Id Week Status Hours
1 01/10/2022 - 01/16/2022 On 5
2 01/10/2022 - 01/16/2022 Off 2
3 01/17/2022 - 01/23/2022 Off 6
4 01/17/2022 - 01/23/2022 On 1
5 01/17/2022 - 01/23/2022 On 5
6 01/03/2022 - 01/09/2022 On 10
7 01/10/2022 - 01/16/2022 Off 9
8 01/03/2022 - 01/09/2022 On 3
9 01/24/2022 - 01/30/2022 Off 4
10 01/24/2022 - 01/30/2022 On 7
test_data = {'Id': [1,2,3,4,5,6,7,8,9,10],
'Week': ['01/10/2022 - 01/16/2022', '01/10/2022 - 01/16/2022', '01/17/2022 - 01/23/2022', '01/17/2022 - 01/23/2022', '01/17/2022 - 01/23/2022', '01/03/2022 - 01/09/2022', '01/10/2022 - 01/16/2022', '01/03/2022 - 01/09/2022', '01/24/2022 - 01/30/2022', '01/24/2022 - 01/30/2022'],
'Status': ['On', 'Off', 'Off', 'On', 'On', 'On', 'Off', 'On', 'Off', 'On'],
'Hours': [5,2,6,1,5,10,9,3,4,7]}
test_df = pd.DataFrame(data=test_data)
I can get Total Hours by each Week:
test_df.groupby(by=['Week'], as_index=False).agg({"Hours": "sum"})
But I don't know how to also group by Status, so it will be 2 additional columns (On Status Hours and Off Status Hours)
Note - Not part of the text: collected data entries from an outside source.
[src/rtl/reg_file_param_pkg.sv]
// rtl/reg_file_param_pkg.sv - shared types and defaults for the parametrised register file
package regfile_pkg;

    // Sweep-clear engine states
    typedef enum logic [0:0] {
        ST_IDLE  = 1'b0,
        ST_SWEEP = 1'b1
    } clr_state_e;

    // Default geometry of the register file
    localparam int DEF_DATA_W = 8;
    localparam int DEF_DEPTH  = 8;

    // True when an address selects the hardwired zero entry
    function automatic logic is_zero_hit(input int zero_reg, input logic [31:0] addr);
        return (zero_reg != 0) && (addr == 32'd0);
    endfunction

endpackage

[src/rtl/reg_file_param_if.sv]
// rtl/reg_file_param_if.sv - write/read/clear bus of the register file
interface reg_file_param_if #(
    parameter int DATA_W = 8,
    parameter int ADDR_W = 3
);
    logic              WRITE;
    logic [ADDR_W-1:0] INADDR;
    logic [DATA_W-1:0] IN;
    logic [ADDR_W-1:0] OUT1ADDR;
    logic [ADDR_W-1:0] OUT2ADDR;
    logic [DATA_W-1:0] OUT1;
    logic [DATA_W-1:0] OUT2;
    logic              CLEAR;
    logic              BUSY;
    logic              WR_DROP;

    // Datapath side: drives writes, read addresses and clear requests
    modport master (
        output WRITE, INADDR, IN, OUT1ADDR, OUT2ADDR, CLEAR,
        input  OUT1, OUT2, BUSY, WR_DROP
    );

    // Register file side
    modport slave (
        input  WRITE, INADDR, IN, OUT1ADDR, OUT2ADDR, CLEAR,
        output OUT1, OUT2, BUSY, WR_DROP
    );
endinterface

[src/rtl/reg_file_param_clear_fsm.sv]
// rtl/reg_file_param_clear_fsm.sv - sweep-clear engine: walks every entry once, one per cycle
module reg_file_clear_fsm
    import regfile_pkg::*;
#(
    parameter int DEPTH  = DEF_DEPTH,
    parameter int ADDR_W = $clog2(DEPTH)
) (
    input  logic              CLK,
    input  logic              RESET,
    input  logic              clear_i,
    output logic              busy_o,
    output logic              clr_en_o,
    output logic [ADDR_W-1:0] clr_addr_o
);

    localparam logic [ADDR_W-1:0] LAST_ADDR = ADDR_W'(DEPTH - 1);

    clr_state_e        state_q, state_d;
    logic [ADDR_W-1:0] ptr_q, ptr_d;

    // State and sweep pointer registers
    always_ff @(posedge CLK or negedge RESET) begin
        if (!RESET) begin
            state_q <= ST_IDLE;
            ptr_q   <= '0;
        end else begin
            state_q <= state_d;
            ptr_q   <= ptr_d;
        end
    end

    // Next state: a clear request only starts a sweep from IDLE, so re-requests are ignored
    always_comb begin
        state_d = state_q;
        ptr_d   = ptr_q;
        case (state_q)
            ST_IDLE: begin
                if (clear_i) begin
                    state_d = ST_SWEEP;
                    ptr_d   = '0;
                end
            end
            ST_SWEEP: begin
                if (ptr_q == LAST_ADDR) begin
                    state_d = ST_IDLE;
                    ptr_d   = '0;
                end else begin
                    ptr_d = ptr_q + ADDR_W'(1);
                end
            end
            default: begin
                state_d = ST_IDLE;
                ptr_d   = '0;
            end
        endcase
    end

    // Outputs: every SWEEP cycle clears the entry under the pointer
    always_comb begin
        busy_o     = (state_q == ST_SWEEP);
        clr_en_o   = (state_q == ST_SWEEP);
        clr_addr_o = ptr_q;
    end

endmodule

[src/rtl/reg_file_param.sv]
// rtl/reg_file_param.sv - two-read-port register file with zero register, bypass and sweep clear
module reg_file_param
    import regfile_pkg::*;
#(
    parameter int DATA_W   = DEF_DATA_W,
    parameter int DEPTH    = DEF_DEPTH,
    parameter int ADDR_W   = $clog2(DEPTH),
    parameter int ZERO_REG = 0,
    parameter int BYPASS   = 1
) (
    input  logic            CLK,
    input  logic            RESET,
    reg_file_param_if.slave bus
);

    logic [DATA_W-1:0] mem_q [DEPTH];
    logic              wr_drop_q, wr_drop_d;
    logic              busy;
    logic              clr_en;
    logic [ADDR_W-1:0] clr_addr;
    logic              zero_hit;
    logic              wr_ok;
    logic [DATA_W-1:0] out1_d, out2_d;

    reg_file_clear_fsm #(
        .DEPTH  (DEPTH),
        .ADDR_W (ADDR_W)
    ) u_clear_fsm (
        .CLK        (CLK),
        .RESET      (RESET),
        .clear_i    (bus.CLEAR),
        .busy_o     (busy),
        .clr_en_o   (clr_en),
        .clr_addr_o (clr_addr)
    );

    // Write qualification: a busy sweep or the hardwired zero entry swallows the write
    always_comb begin
        zero_hit  = is_zero_hit(ZERO_REG, 32'(bus.INADDR));
        wr_ok     = bus.WRITE && !busy && !zero_hit;
        wr_drop_d = bus.WRITE && !wr_ok;
    end

    // Storage array; reset beats the sweep, which beats a normal write
    always_ff @(posedge CLK or negedge RESET) begin
        if (!RESET) begin
            for (int i = 0; i < DEPTH; i++) begin
                mem_q[i] <= '0;
            end
        end else if (clr_en) begin
            mem_q[clr_addr] <= '0;
        end else if (wr_ok) begin
            mem_q[bus.INADDR] <= bus.IN;
        end
    end

    // Dropped-write flag, high for exactly the cycle after the discarded write
    always_ff @(posedge CLK or negedge RESET) begin
        if (!RESET) begin
            wr_drop_q <= 1'b0;
        end else begin
            wr_drop_q <= wr_drop_d;
        end
    end

    // Read port 1: zero entry, then bypass of an accepted write, then stored contents
    always_comb begin
        out1_d = mem_q[bus.OUT1ADDR];
        if (is_zero_hit(ZERO_REG, 32'(bus.OUT1ADDR))) begin
            out1_d = '0;
        end else if ((BYPASS != 0) && wr_ok && (bus.OUT1ADDR == bus.INADDR)) begin
            out1_d = bus.IN;
        end
    end

    // Read port 2: same priority as port 1, evaluated independently
    always_comb begin
        out2_d = mem_q[bus.OUT2ADDR];
        if (is_zero_hit(ZERO_REG, 32'(bus.OUT2ADDR))) begin
            out2_d = '0;
        end else if ((BYPASS != 0) && wr_ok && (bus.OUT2ADDR == bus.INADDR)) begin
            out2_d = bus.IN;
        end
    end

    // Drive the bus outputs
    always_comb begin
        bus.OUT1    = out1_d;
        bus.OUT2    = out2_d;
        bus.BUSY    = busy;
        bus.WR_DROP = wr_drop_q;
    end

endmodule

[src/flat_wrapper.sv]
// flat-port wrapper written by rule: the top's interface ports become plain ports
module reg_file_param_flat import regfile_pkg::*;
#(
    parameter int DATA_W   = DEF_DATA_W,
    parameter int DEPTH    = DEF_DEPTH,
    parameter int ADDR_W   = $clog2(DEPTH),
    parameter int ZERO_REG = 0,
    parameter int BYPASS   = 1
)
  (CLK, RESET, bus_WRITE, bus_INADDR, bus_IN, bus_OUT1ADDR, bus_OUT2ADDR, bus_CLEAR, bus_OUT1, bus_OUT2, bus_BUSY, bus_WR_DROP);
  reg_file_param_if #(.DATA_W(DATA_W), .ADDR_W(ADDR_W)) bus_i ();
  input  logic CLK;
  input  logic RESET;
  input wire logic [$bits(bus_i.WRITE)-1:0] bus_WRITE;
  input wire logic [$bits(bus_i.INADDR)-1:0] bus_INADDR;
  input wire logic [$bits(bus_i.IN)-1:0] bus_IN;
  input wire logic [$bits(bus_i.OUT1ADDR)-1:0] bus_OUT1ADDR;
  input wire logic [$bits(bus_i.OUT2ADDR)-1:0] bus_OUT2ADDR;
  input wire logic [$bits(bus_i.CLEAR)-1:0] bus_CLEAR;
  output wire logic [$bits(bus_i.OUT1)-1:0] bus_OUT1;
  output wire logic [$bits(bus_i.OUT2)-1:0] bus_OUT2;
  output wire logic [$bits(bus_i.BUSY)-1:0] bus_BUSY;
  output wire logic [$bits(bus_i.WR_DROP)-1:0] bus_WR_DROP;
  assign bus_i.WRITE = bus_WRITE;
  assign bus_i.INADDR = bus_INADDR;
  assign bus_i.IN = bus_IN;
  assign bus_i.OUT1ADDR = bus_OUT1ADDR;
  assign bus_i.OUT2ADDR = bus_OUT2ADDR;
  assign bus_i.CLEAR = bus_CLEAR;
  assign bus_OUT1 = bus_i.OUT1;
  assign bus_OUT2 = bus_i.OUT2;
  assign bus_BUSY = bus_i.BUSY;
  assign bus_WR_DROP = bus_i.WR_DROP;
  reg_file_param #(.DATA_W(DATA_W), .DEPTH(DEPTH), .ADDR_W(ADDR_W), .ZERO_REG(ZERO_REG), .BYPASS(BYPASS)) u_core (.CLK(CLK), .RESET(RESET), .bus(bus_i));
endmodule
[config.mk]
export PLATFORM = sky130hd
export DESIGN_NAME = reg_file_param_flat
export DESIGN_NICKNAME = d
export VERILOG_FILES = /design/src/rtl/reg_file_param_pkg.sv /design/src/rtl/reg_file_param_if.sv /design/src/rtl/reg_file_param_clear_fsm.sv /design/src/rtl/reg_file_param.sv /design/src/flat_wrapper.sv
export SDC_FILE = /design/constraint.sdc
export NUM_CORES = 1
export LEC_CHECK = 0
export BUFFER_PORTS_ARGS = -buffer_cell sky130_fd_sc_hd__buf_4
export CAP_MARGIN = 20
export CORE_UTILIZATION = 50
export CTS_CLUSTER_DIAMETER = 40
export DETAILED_ROUTE_END_ITERATION = 12
export HOLD_SLACK_MARGIN = 0.05
export PLACE_DENSITY = 0.74
export SLEW_MARGIN = 0
export SYNTH_ARGS = -nofsm -noshare
export SYNTH_HDL_FRONTEND = slang
export SYNTH_SLANG_ARGS = --single-unit
[constraint.sdc]
create_clock -name CLK -period 1.7 [get_ports CLK]
set_input_delay 0.085 -clock CLK [delete_from_list [all_inputs] [get_ports CLK]]
set_output_delay 0.085 -clock CLK [all_outputs]
set_load 0.03 [all_outputs]
Yosys cells after proc, flatten, opt, wreduce, memory -nomap -nowiden
Index checks and enable logic that the tools add are counted.
{ "word_totals": {"reg_bits": 69, "inputBits": 21, "out_inout_bits": 18} }
{ "classes": {"order_cmp": 6, "mux": 21, "bitwise": 7, "n_addsub": 1, "n_reduce_logical": 9, "n_eq_ne": 4} }
{ "op_table": {"columns": ["cell", "n"], "rows": [
  ["$mux 64", 2],
  ["$and 64x64->64", 1],
  ["$bwmux 64", 1],
  ["$mux 8", 8],
  ["$not 64->64", 1],
  ["$bmux 8 s3", 2],
  ["$demux 8 s3", 2],
  ["$ge 4x4->1 const B", 4],
  ["$not 3->4", 4],
  ["$lt 4x1->1 const B", 2],
  ["$eq 3x3->1", 2],
  ["$logic_and 1x1->1", 6],
  ["$mux 3", 2],
  ["$pmux 3 s2", 1],
  ["$add 3x1->3 const B", 1],
  ["$eq 3x3->1 const B", 1],
  ["$logic_not 1->1", 2],
  ["$mux 1", 2],
  ["$ne 2x2->1 const B", 1],
  ["$pmux 1 s2", 1],
  ["$reduce_bool 2->1", 1],
  ["$not 1->1", 1]
]} }

Logic depth before layout (Yosys ltp)
Gate-level depths: netlist (run 1).
{ "depth": {"ltp_word": 8, "depth_mapped": 5, "mapped_depth_nobuf": 4} }

Hierarchy
A second synthesis (run 1) with hierarchy kept.
{ "hier_totals": {"hier_cells": 278, "hier_area_um2": 4077.7} }
{ "by_module_without_submodules": {"columns": ["mod", "cells_each", "area_each_um2", "seq_area_each_um2", "n_inst"], "rows": [
  ["reg_file_param", 262, 3881.2, 1626.6, 1],
  ["reg_file_clear_fsm", 16, 196.4, 100.1, 1]
]} }

Worst setup path before layout (run 1)
Ideal clock, no wire load.
{ "synth_path": {"path_kind": "reg-to-reg", "start": "reg u_core.u_clear_fsm.state_q (netlist: u_core.u_clear_fsm.busy_o)", "end": "reg u_core.mem_q[48] in the netlist's numbering", "path_slack_ns": 0.016, "synth_period_minus_slack_ns": 1.684, "arrival_time_ns": 1.616, "path_stages_with_launch": 5, "required_time_ns": 1.633, "path_cell_list": "dfrtp_1 -> clkbuf_1 -> nand3b_1 -> nor3_1 -> a22o_1"} }
{ "synth_via": {"elab_chain_len": 3, "elab_cells_between_ends": 4, "cone_classes": "1 x mux; 3 x reduce/logical"} }
{ "synth_lines": {"columns": ["element", "line_no", "source"], "rows": [
  ["start, declared", "reg_file_param_clear_fsm.sv:18", "clr_state_e state_q, state_d;"],
  ["start signal, assigned", "reg_file_param_clear_fsm.sv:27", "state_q <= state_d;"],
  ["$logic_not 1->1", "reg_file_param.sv:40", "wr_ok = bus.WRITE && !busy && !zero_hit;"],
  ["$logic_and 1x1->1", "reg_file_param.sv:40", null],
  ["$reduce_bool 2->1 (no source line)", null, null],
  ["end signal, assigned by index", "reg_file_param.sv:53", "mem_q[bus.INADDR] <= bus.IN;"],
  ["end, declared", "reg_file_param.sv:16", "logic [DATA_W-1:0] mem_q [DEPTH];"]
]} }
Several ways; a longest one is shown, not always the timed one.
A chain may end at the register's enable or synchronous reset.

Final worst setup path (run 1)
{ "layout_path": {"start": "reg u_core.mem_q[37] in the netlist's numbering", "end": "out bus_OUT1[5]"} }
{ "layout_via": {"elab_chain_len": 4} }
{ "layout_lines": {"columns": ["element", "line_no", "source"], "rows": [
  ["$bmux 8 s3", "reg_file_param.sv:68", "out1_d = mem_q[bus.OUT1ADDR];"],
  ["$mux 8 (implied by the code) (2 in a row)", "reg_file_param.sv:68", null],
  ["$mux 8", "reg_file_param.sv:71", "end else if ((BYPASS != 0) && wr_ok && (bus.OUT1ADDR == bus.INADDR)) begin"],
  ["end, declared", "flat_wrapper.sv:20", "output wire logic [$bits(bus_i.OUT1)-1:0] bus_OUT1;"]
]} }
No other way between the ends. The select of a mux whose other input is x is not followed.

==> metrics.txt, run 1 <==
Post-Place Cells=~420; most common cell after layout, fill and taps aside=dfrtp_1; clock slew at reported path FFs=0.08 ns; Seq pwr share=35.8%; RSZ-0062 raised after global routing=yes; Synth Register Bits=between 60 and 70; sequential fraction of the synthesis area=42.8%; share of post-route cells with drive strength above 1=50.3%; switching pwr=2.34 mW; grt total ovfl=0; Power Dens Cells=1370 nW/um2; reg-to-reg slack, setup=0.08 ns; vias in the first global route=3146; Synth top area share=42.8%; initial antenna violation count=0; critical-path cell list=mux4_2, mux2_2, mux2_4, buf_6; Synth Warn #=0; diodes inserted=0; drt drc=0; XOR/XNOR Fraction of Synth Area=between 1 and 1.5%; Num CTS Buffers=9; Max Cap Violations=0; mux cell area share after synthesis=30.0%; main combinational cell family by area after synthesis=multiplexers; die footprint=8430 um2; worst path required time=1.62 ns; Core Region=7770 um2; syn_area_per_cell=14.7 um2; CTS tree=done; Largest stage delay, worst path=0.52 ns; post-DP HPWL=~7400 um; Max H-tree Level=3; placed cell area=4540 um2; Synth Area in Adders=less than 1%; relative slew slack=63.0%; skew final=0.00648 ns; most frequent cells in the layout=69 x dfrtp_1, 66 x buf_4, 64 x a22o_1; Peak VDD IR=0.650 mV; slowest CP cell=mux4_2; Leak=2.43 nW; antenna viol nets, final=0; ys flop type=dfrtp_1; CTS sink count=69; CP top delay family=multiplexers; Die Wd=just over 90 um; Unique masters post-synth=35; Tmin final=slightly above 2 ns; fin crit share=121%; Clock Latency Late Sink=~0.35 ns; clock share of power=25.3%; final instance area=5130 um2; TritonRoute pass-1 iters=6; Vias=3082; cell internal pwr=4.68 mW; Hold Crit Class=in -> reg; Avg WL per Cell=24.0 um; Synth area leaders=dfrtp_1 43%, a22o_1 14%, mux4_1 12%, mux4_2 7.8%, mux2_4 5.2%; die height=around 92 um; clock root cell=clkbuf_8; Cells after Synth=275; WL final=11100 um; first-pass GRT wire length=17300 um; combinational cell fraction of total power=38.9%; fill count=between 500 and 600; largest net degree at the start of global routing=34; maximum operating frequency=487 MHz; std cell rows=32; vias per inst=6.67; switching share of power=around a third; CTS Buffer Depth=2; nets=378; Place WS=-0.101 ns; WS Path Type=reg -> out; area growth from synthesis to layout=27.1%; Setup violations, final=16; Initial Util=approximately 52%; endpoint type of the worst setup path=output port; final-report max-slew violation count=0; global placement routability congestion=0.830; startpoint types=flip-flop; mapped cell area=4040 um2; Post-synth EDFFs=0; ys async rst share=100%; Tightest Pin Transition=0.555 ns; initial detailed-routing violation count=between 200 and 250; status=finished with violations; Yosys top cell by area=dfrtp_1; IO buf count=38; simple-gate area share of the yosys netlist=5.77%; Total Routing Usage GR=around 28%; Worst EP arrival=about 2.0 ns; Buf+Inv Stages, Crit Path=1; final hold violations=0; failing checks=setup timing; compound-cell area share of the yosys netlist=15.5%; I/O pins=39; syn_nets=298; CP Max Fanout=3; final cell count without fillers=462; Final Worst Setup Slack=-0.355 ns
-- Yosys cell counts (2+ instances only) --
cell type and count:
a21oi_1 7, a22o_1 64, a32oi_1 2, and2_1 2
and4b_1 3, buf_1 8, buf_12 2, buf_2 4
buf_6 2, buf_8 2, clkbuf_1 4, dfrtp_1 69
ha_1 2, mux2_2 18, mux2_4 14, mux4_1 18
mux4_2 14, nand2_1 3, nand2b_1 4, nand4_2 2
nor2_1 9, nor2b_1 3, nor4bb_1 2, xnor2_1 6
-- worst reg2reg max path: cells and delay by family, from the launching register on --
| kind | cells | cell delay, ns |
|---|---|---|
| AND/OR/NAND/NOR | 1 | 0.32 |
| flip-flops | 1 | 0.49 |
| buffers and inverters | 1 | 0.20 |
| AO/OA/AOI/OAI | 2 | 0.50 |
-- power groups by stage --
stage | Clock (mW) | Sequential (mW) | Combinational (mW)
5_1_grt | 1.85 | 2.56 | 2.89
3_5_place_dp | 0 | 2.49 | 2.27
2_1_floorplan | 0 | 2.36 | 1.61
3_3_place_gp | 0 | 2.45 | 2.20
4_1_cts | 1.78 | 2.47 | 2.57
6_report | 1.77 | 2.51 | 2.73
-- sequential cells by signal, indices dropped and copies added (netlist names) --
name / cells
u_core.mem_q: 64
u_core.u_clear_fsm.busy_o: 1
u_core.u_clear_fsm.clr_addr_o: 3
u_core.bus.WR_DROP: 1
-- cells by family (layout without fill, tap and decap cells) --
group | Yosys count | in the layout
mux | 65 | 65
xor+xnor | 6 | 6
compound gates | 75 | 75
flops | 69 | 69
fa+ha+maj | 2 | 2
buf+inv | 23 | 108
simple gates | 35 | 35
-- timing repair --
item	4_1_cts	5_1_grt
buffers inserted	17	10
hold endpoints to repair	74	0
gates resized for setup	49	10
pin swaps	0	0
setup endpoints to repair	80	48
hold buffers	3	0
-- final cells by class --
class,instances,area (um2),area share [%]
clock buffer,10,128,2.49
clock inverter,6,135,2.63
inverter,1,3.75,0.0732
multi-input combinational,183,2180,42.5
sequential,69,1730,33.7
tap,102,128,2.49
timing repair buffer,91,826,16.1
-- worst paths after layout --
kind,to,cells past startpoint,from
worst max-delay path,bus_OUT1[5],4,u_core.mem_q[37]
worst min-delay path,u_core.mem_q[0],2,bus_IN[0]
worst max register to register,u_core.mem_q[24],4,u_core.u_clear_fsm.busy_o
worst min register to register,u_core.mem_q[2],1,u_core.mem_q[2]
max in group asynchronous,u_core.mem_q[50],3,RESET
min in group asynchronous,u_core.mem_q[4],2,RESET
-- per-layer routing --
metal  GRT usage (%)  vias to the layer above  part of all wire [%]
met5               0                        -                     0
met3            6.14                       32                   7.5
met1            38.4                     1608                    41
li1                -                     1271                     -
met4            13.4                        0                   2.7
met2            42.0                      171                    49
-- through the flow --
| step | total power [mW] | setup TNS [ns] | utilization (%) | hold WS [ns] |
|---|---|---|---|---|
| floorplan | 3.98 | 0 | - | -0.211 |
| global placement | 4.65 | -0.906 | 58.4 | -0.0179 |
| detailed placement | 4.76 | -3.44 | 58.4 | -0.0195 |
| CTS | 6.82 | -5.06 | 64.6 | 0.0533 |
| global route | 7.29 | -5.75 | 66.0 | 0.0708 |
| finish | 7.01 | -5.21 | 66.0 | 0.0646 |
Note: power is estimated with default switching activity, not from simulation.
==> run 2: changes to the inputs <==
Settings changed: CTS_CLUSTER_SIZE set to 10, PLACE_DENSITY 0.74 to 0.75.
==> metrics.txt, run 2 (synthesis results as in run 1) <==
status=finished with violations; failing checks=setup timing; diodes inserted=0; Num CTS Buffers=9; Largest stage delay, worst path=0.50 ns; nets=384; max reg flops=64; Overall Power=6.85 mW; Worst EP arrival=about 2 ns; Max H-tree Level=3; global placement routability congestion=0.801; post-DP HPWL=7260 um; DRT met1 WL=approximately 4600 um; R2R Path Start=u_core.u_clear_fsm.busy_o; WL final=11000 um; Total Routing Usage GR=27.4%; Max Cap Violations=0; initial antenna violation count=0; CTS sink count=69; endpoint type of the worst setup path=output port; Tightest Pin Transition=0.575 ns; grt total ovfl=0; vias in the first global route=2973; clock slew at reported path FFs=0.07 ns; Tmin final=2.04 ns; Die Wd=91.8 um; largest register by flop count=u_core.mem_q; share of post-route cells with drive strength above 1=51.6%; Leak=around 2.4 nW; Setup violations, final=19; critical-path cell list=mux4_2, mux2_4, mux2_4, buf_6; Final Worst Setup Slack=-0.341 ns; Hold Crit Class=in -> reg; WS Path Type=reg -> out; die height=91.8 um; fin crit share=120%; hold_sp=bus_IN[6]; skew final=0.00577 ns; TritonRoute pass-1 iters=4; startpoint types=flip-flop; die footprint=8430 um2; initial detailed-routing violation count=260; drt drc=0; IO buf count=38; CTS Buffer Depth=2; antenna viol nets, final=0; final-report max-slew violation count=0; Hold WS=around 0.065 ns; CP Max Fanout=3; largest net degree at the start of global routing=38; Peak VDD IR=0.627 mV; wire length on met3=about 740 um; CP dominant cell by count=mux2_4; area growth from synthesis to layout=27.6%; maximum operating frequency=490 MHz; most frequent cells in the layout=68 x buf_4, 68 x dfrtp_1, 64 x a22o_1; clock root cell=clkbuf_8; Power Dens Cells=between 1000 and 1500 nW/um2; std cell rows=32; highest routed layer=met4; RSZ-0062 raised after global routing=yes; CP Launch Point=u_core.mem_q[7]; met2 WL=5350 um; Core Region=7770 um2; final hold violations=0; Vias=3062; I/O pins=39; first-pass GRT wire length=roughly 17000 um; CTS tree=done; Clock Latency Late Sink=around 0.35 ns; Initial Util=a little over 50%; slowest CP cell=mux4_2; Avg WL per Cell=about 24 um; vias per inst=6.54; relative slew slack=61.7%; worst path required time=1.62 ns
==> run 2: cell count changes in the layout (fill, tap and decap cells not counted), sizes merged <==
cell	before	now
buf	88	93
bufinv	4	2
clkinvlp	2	1
dlygate4sd3	3	4
clkinv	0	3
==> run 2: timing repair <==
action	4_1_cts	5_1_grt
hold buffers	4	0
buffers inserted	17	10
pin swaps	0	5
setup endpoints to repair	63	56
endpoints found under the hold margin	40	0
cloned	0	0
resized for setup	48	19
==> run 2: per-layer routing <==
layer | vias up | track usage [%]
li1 | 1289 | -
met1 | 1599 | 39.5
met2 | 146 | 41.4
met3 | 28 | 4.31
met4 | 0 | 11.8
met5 | - | 0
==> run 2: critical path, delay by kind of cell (launching register included) <==
| family | cells | cell delay, ns |
|---|---|---|
| flip-flops | 1 | 0.42 |
| multiplexers | 3 | 1.05 |
| buffers and inverters | 1 | 0.14 |
==> run 2: layout make-up <==
cell class	instances	area, um2
sequential	69	1730
timing repair buffer	97	876
fill	544	2620
clock buffer	10	138
clock inverter	6	86.3
tap	102	128
multi-input combinational	183	2190
inverter	1	3.75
If I add Status column just to the groupby part, it creates extra rows (I understand why)
test_df.groupby(by=['Week', 'Status'], as_index=False).agg({"Hours": "sum"})
Output I want:
Week | Total Hours | On Status Hours | Off Status Hours |
---|---|---|---|
01/03/2022 - 01/09/2022 | 13 | 13 | 0 |
01/10/2022 - 01/16/2022 | 16 | 5 | 11 |
01/17/2022 - 01/23/2022 | 12 | 6 | 6 |
01/24/2022 - 01/30/2022 | 11 | 7 | 4 |
CodePudding user response:
You can use:
(test_df
.groupby(['Week', 'Status'])['Hours']
.sum()
.unstack(1, fill_value=0)
.add_suffix(' Status Hours')
.assign(**{'Total Hours': lambda d: d.sum(1)})
)
Output:
Status Off Status Hours On Status Hours Total Hours
Week
01/03/2022 - 01/09/2022 0 13 13
01/10/2022 - 01/16/2022 11 5 16
01/17/2022 - 01/23/2022 6 6 12
01/24/2022 - 01/30/2022 4 7 11
CodePudding user response:
You can use pd.pivot_table
to get your result:
x = pd.pivot_table(
test_df,
index="Week",
columns="Status",
values="Hours",
aggfunc="sum",
fill_value=0,
).add_suffix(" Status Hours")
x["Total Hours"] = x.sum(axis=1)
print(x)
Prints:
Status Off Status Hours On Status Hours Total Hours
Week
01/03/2022 - 01/09/2022 0 13 13
01/10/2022 - 01/16/2022 11 5 16
01/17/2022 - 01/23/2022 6 6 12
01/24/2022 - 01/30/2022 4 7 11